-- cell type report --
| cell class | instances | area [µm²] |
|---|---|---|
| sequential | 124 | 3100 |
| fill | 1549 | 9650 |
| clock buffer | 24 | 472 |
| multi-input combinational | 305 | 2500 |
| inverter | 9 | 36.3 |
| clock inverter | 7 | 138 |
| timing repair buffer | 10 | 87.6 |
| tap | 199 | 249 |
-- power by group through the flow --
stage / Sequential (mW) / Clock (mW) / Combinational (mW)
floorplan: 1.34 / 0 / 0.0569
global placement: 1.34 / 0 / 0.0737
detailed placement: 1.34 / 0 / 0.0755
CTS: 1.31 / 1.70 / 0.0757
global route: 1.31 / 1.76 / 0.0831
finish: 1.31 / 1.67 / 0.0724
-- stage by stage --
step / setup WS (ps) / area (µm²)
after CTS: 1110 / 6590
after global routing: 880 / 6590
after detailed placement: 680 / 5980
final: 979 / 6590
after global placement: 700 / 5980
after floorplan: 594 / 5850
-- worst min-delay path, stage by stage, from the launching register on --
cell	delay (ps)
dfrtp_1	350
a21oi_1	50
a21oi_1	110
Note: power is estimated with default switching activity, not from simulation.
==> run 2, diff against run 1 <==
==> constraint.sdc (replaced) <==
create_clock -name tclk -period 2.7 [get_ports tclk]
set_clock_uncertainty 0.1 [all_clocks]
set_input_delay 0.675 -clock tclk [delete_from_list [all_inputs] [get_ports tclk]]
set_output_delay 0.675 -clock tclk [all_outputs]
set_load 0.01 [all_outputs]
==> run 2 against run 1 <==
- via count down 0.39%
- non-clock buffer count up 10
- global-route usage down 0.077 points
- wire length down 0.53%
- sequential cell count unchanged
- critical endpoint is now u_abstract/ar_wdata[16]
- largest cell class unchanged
### config.mk
export PLATFORM = sky130hd
export DESIGN_NAME = comparator_serial
export DESIGN_NICKNAME = d
export VERILOG_FILES = /design/src/rtl/comparator_pkg.sv /design/src/rtl/comparator_serial_nibble_cmp.sv /design/src/rtl/comparator_serial.sv
export SDC_FILE = /design/constraint.sdc
export NUM_CORES = 1
export LEC_CHECK = 0
export ABC_AREA = 1
export CORE_AREA = 2 2 53 93
export DETAILED_ROUTE_END_ITERATION = 8
export DIE_AREA = 0 0 55 95
export DONT_BUFFER_PORTS = 1
export SETUP_SLACK_MARGIN = 0.1
export SYNTH_ARGS = -nofsm -noshare
export SYNTH_HDL_FRONTEND = slang
export SYNTH_SLANG_ARGS = --single-unit
### constraint.sdc
create_clock -name clk -period 3.6 [get_ports clk]
set_input_delay 0.72 -clock clk [delete_from_list [all_inputs] [get_ports clk]]
set_output_delay 0.72 -clock clk [all_outputs]
set_load 0.02 [all_outputs]
### src/rtl/comparator_pkg.sv
// ============================================================================
// Module : comparator_pkg
// Brief  : Shared state encoding, result encoding and helpers for the serial
//          nibble-wise magnitude comparator.
// Rev    : 1.0  initial release
// ============================================================================
`default_nettype none

package comparator_pkg;

    typedef enum logic [1:0] {
        IDLE    = 2'd0,
        COMPARE = 2'd1,
        DONE    = 2'd2
    } state_t;

    // Result vectors are ordered {LT, EQ, GT} to match the output pins.
    localparam logic [2:0] RES_LT = 3'b100;
    localparam logic [2:0] RES_EQ = 3'b010;
    localparam logic [2:0] RES_GT = 3'b001;

    localparam int NIB_W = 4;

    // Cascade resolution when every nibble compared equal; GT wins over LT
    // and the EQ input is deliberately not decoded.
    function automatic logic [2:0] resolve_cascade(input logic lt_in,
                                                   input logic gt_in);
        if (gt_in)
            return RES_GT;
        else if (lt_in)
            return RES_LT;
        else
            return RES_EQ;
    endfunction

endpackage

`default_nettype wire

### src/rtl/comparator_serial_nibble_cmp.sv
// ============================================================================
// Module : nibble_cmp
// Brief  : Combinational 4-bit unsigned magnitude compare (a<b, a>b).
// Rev    : 1.0  initial release
// ============================================================================
`default_nettype none

module nibble_cmp (
    input  logic [3:0] a,
    input  logic [3:0] b,
    output logic       lt,
    output logic       gt
);

    assign lt = (a < b);
    assign gt = (a > b);

endmodule

`default_nettype wire

### src/rtl/comparator_serial.sv
// ============================================================================
// Module : comparator_serial
// Brief  : Serial magnitude comparator, one nibble per cycle MSB-first, with
//          cascade inputs and valid/ready handshakes on both sides.
//          Define COMPARATOR_SERIAL_EARLY_EXIT_EN to finish on the first
//          unequal nibble (latency only; results are identical).
// Rev    : 1.0  initial release
// ============================================================================
`default_nettype none

module comparator_serial #(
    parameter int WIDTH = 8
) (
    input  logic             clk,
    input  logic             rst_n,
    input  logic             in_valid,
    output logic             in_ready,
    input  logic [WIDTH-1:0] A,
    input  logic [WIDTH-1:0] B,
    input  logic             LT_IN,
    input  logic             EQ_IN,
    input  logic             GT_IN,
    output logic             out_valid,
    input  logic             out_ready,
    output logic             LT_OUT,
    output logic             EQ_OUT,
    output logic             GT_OUT
);

    import comparator_pkg::*;

    localparam int c_NIBBLES = WIDTH / NIB_W;
    localparam int c_IDX_W   = (c_NIBBLES > 1) ? $clog2(c_NIBBLES) : 1;

    localparam logic [c_IDX_W-1:0] c_IDX_TOP = c_IDX_W'(c_NIBBLES - 1);

    localparam logic [1:0] c_ST_IDLE    = 2'(IDLE);
    localparam logic [1:0] c_ST_COMPARE = 2'(COMPARE);
    localparam logic [1:0] c_ST_DONE    = 2'(DONE);

    logic [1:0]         r_state;
    logic [WIDTH-1:0]   r_a;
    logic [WIDTH-1:0]   r_b;
    logic [2:0]         r_cas;      // {LT_IN, EQ_IN, GT_IN}
    logic [c_IDX_W-1:0] r_idx;
    logic               r_decided;
    logic [2:0]         r_res;

    logic [NIB_W-1:0]   w_nib_a;
    logic [NIB_W-1:0]   w_nib_b;
    logic               w_lt;
    logic               w_gt;
    logic               w_last;
    logic               w_exit;
    logic               w_accept;
    logic               w_release;
    logic [2:0]         w_step_res;
    logic               w_step_decided;
    logic [2:0]         w_final_res;
    logic               w_unused_eq_in;

    assign w_nib_a = r_a[r_idx*NIB_W +: NIB_W];
    assign w_nib_b = r_b[r_idx*NIB_W +: NIB_W];

    nibble_cmp u_nibble_cmp (
        .a  (w_nib_a),
        .b  (w_nib_b),
        .lt (w_lt),
        .gt (w_gt)
    );

    assign w_last = (r_idx == '0);

`ifdef COMPARATOR_SERIAL_EARLY_EXIT_EN
    assign w_exit = w_last || (!r_decided && (w_lt || w_gt));
`else
    assign w_exit = w_last;
`endif

    // Only the first unequal nibble (most significant) sets the result.
    always_comb begin
        w_step_res = r_res;
        if (!r_decided) begin
            if (w_gt)
                w_step_res = RES_GT;
            else if (w_lt)
                w_step_res = RES_LT;
        end
    end

    assign w_step_decided = r_decided || w_lt || w_gt;
    assign w_final_res    = w_step_decided ? w_step_res
                                           : resolve_cascade(r_cas[2], r_cas[0]);

    // The captured EQ cascade bit is kept for completeness but never decoded.
    assign w_unused_eq_in = r_cas[1];

    assign w_accept  = (r_state == c_ST_IDLE) && in_valid;
    assign w_release = (r_state == c_ST_DONE) && out_ready;

    always_ff @(posedge clk or negedge rst_n) begin
        if (!rst_n) begin
            r_state   <= c_ST_IDLE;
            r_a       <= '0;
            r_b       <= '0;
            r_cas     <= '0;
            r_idx     <= '0;
            r_decided <= 1'b0;
            r_res     <= '0;
        end else begin
            case (r_state)
                c_ST_IDLE: begin
                    if (w_accept) begin
                        r_a       <= A;
                        r_b       <= B;
                        r_cas     <= {LT_IN, EQ_IN, GT_IN};
                        r_idx     <= c_IDX_TOP;
                        r_decided <= 1'b0;
                        r_res     <= '0;
                        r_state   <= c_ST_COMPARE;
                    end
                end
                c_ST_COMPARE: begin
                    r_decided <= w_step_decided;
                    if (w_exit) begin
                        r_res   <= w_final_res;
                        r_state <= c_ST_DONE;
                    end else begin
                        r_res <= w_step_res;
                        r_idx <= r_idx - 1'b1;
                    end
                end
                c_ST_DONE: begin
                    if (w_release) begin
                        r_res   <= '0;
                        r_state <= c_ST_IDLE;
                    end
                end
                default: begin
                    r_state <= c_ST_IDLE;
                end
            endcase
        end
    end

    // Status and result outputs decode straight from state so that reset
    // clears them without waiting for a clock edge.
    assign in_ready  = (r_state == c_ST_IDLE);
    assign out_valid = (r_state == c_ST_DONE);
    assign {LT_OUT, EQ_OUT, GT_OUT} = (r_state == c_ST_DONE) ? r_res : 3'b000;

endmodule

`default_nettype wire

**Instructions for the task**.
The lines to copy run from the start of the records above through the line holding "inverter | 7 | 138 |"; give them exactly, both ends included, and nothing else.

**Solved exercise**.
-- cell type report --
| cell class | instances | area [µm²] |
|---|---|---|
| sequential | 124 | 3100 |
| fill | 1549 | 9650 |
| clock buffer | 24 | 472 |
| multi-input combinational | 305 | 2500 |
| inverter | 9 | 36.3 |
| clock inverter | 7 | 138 |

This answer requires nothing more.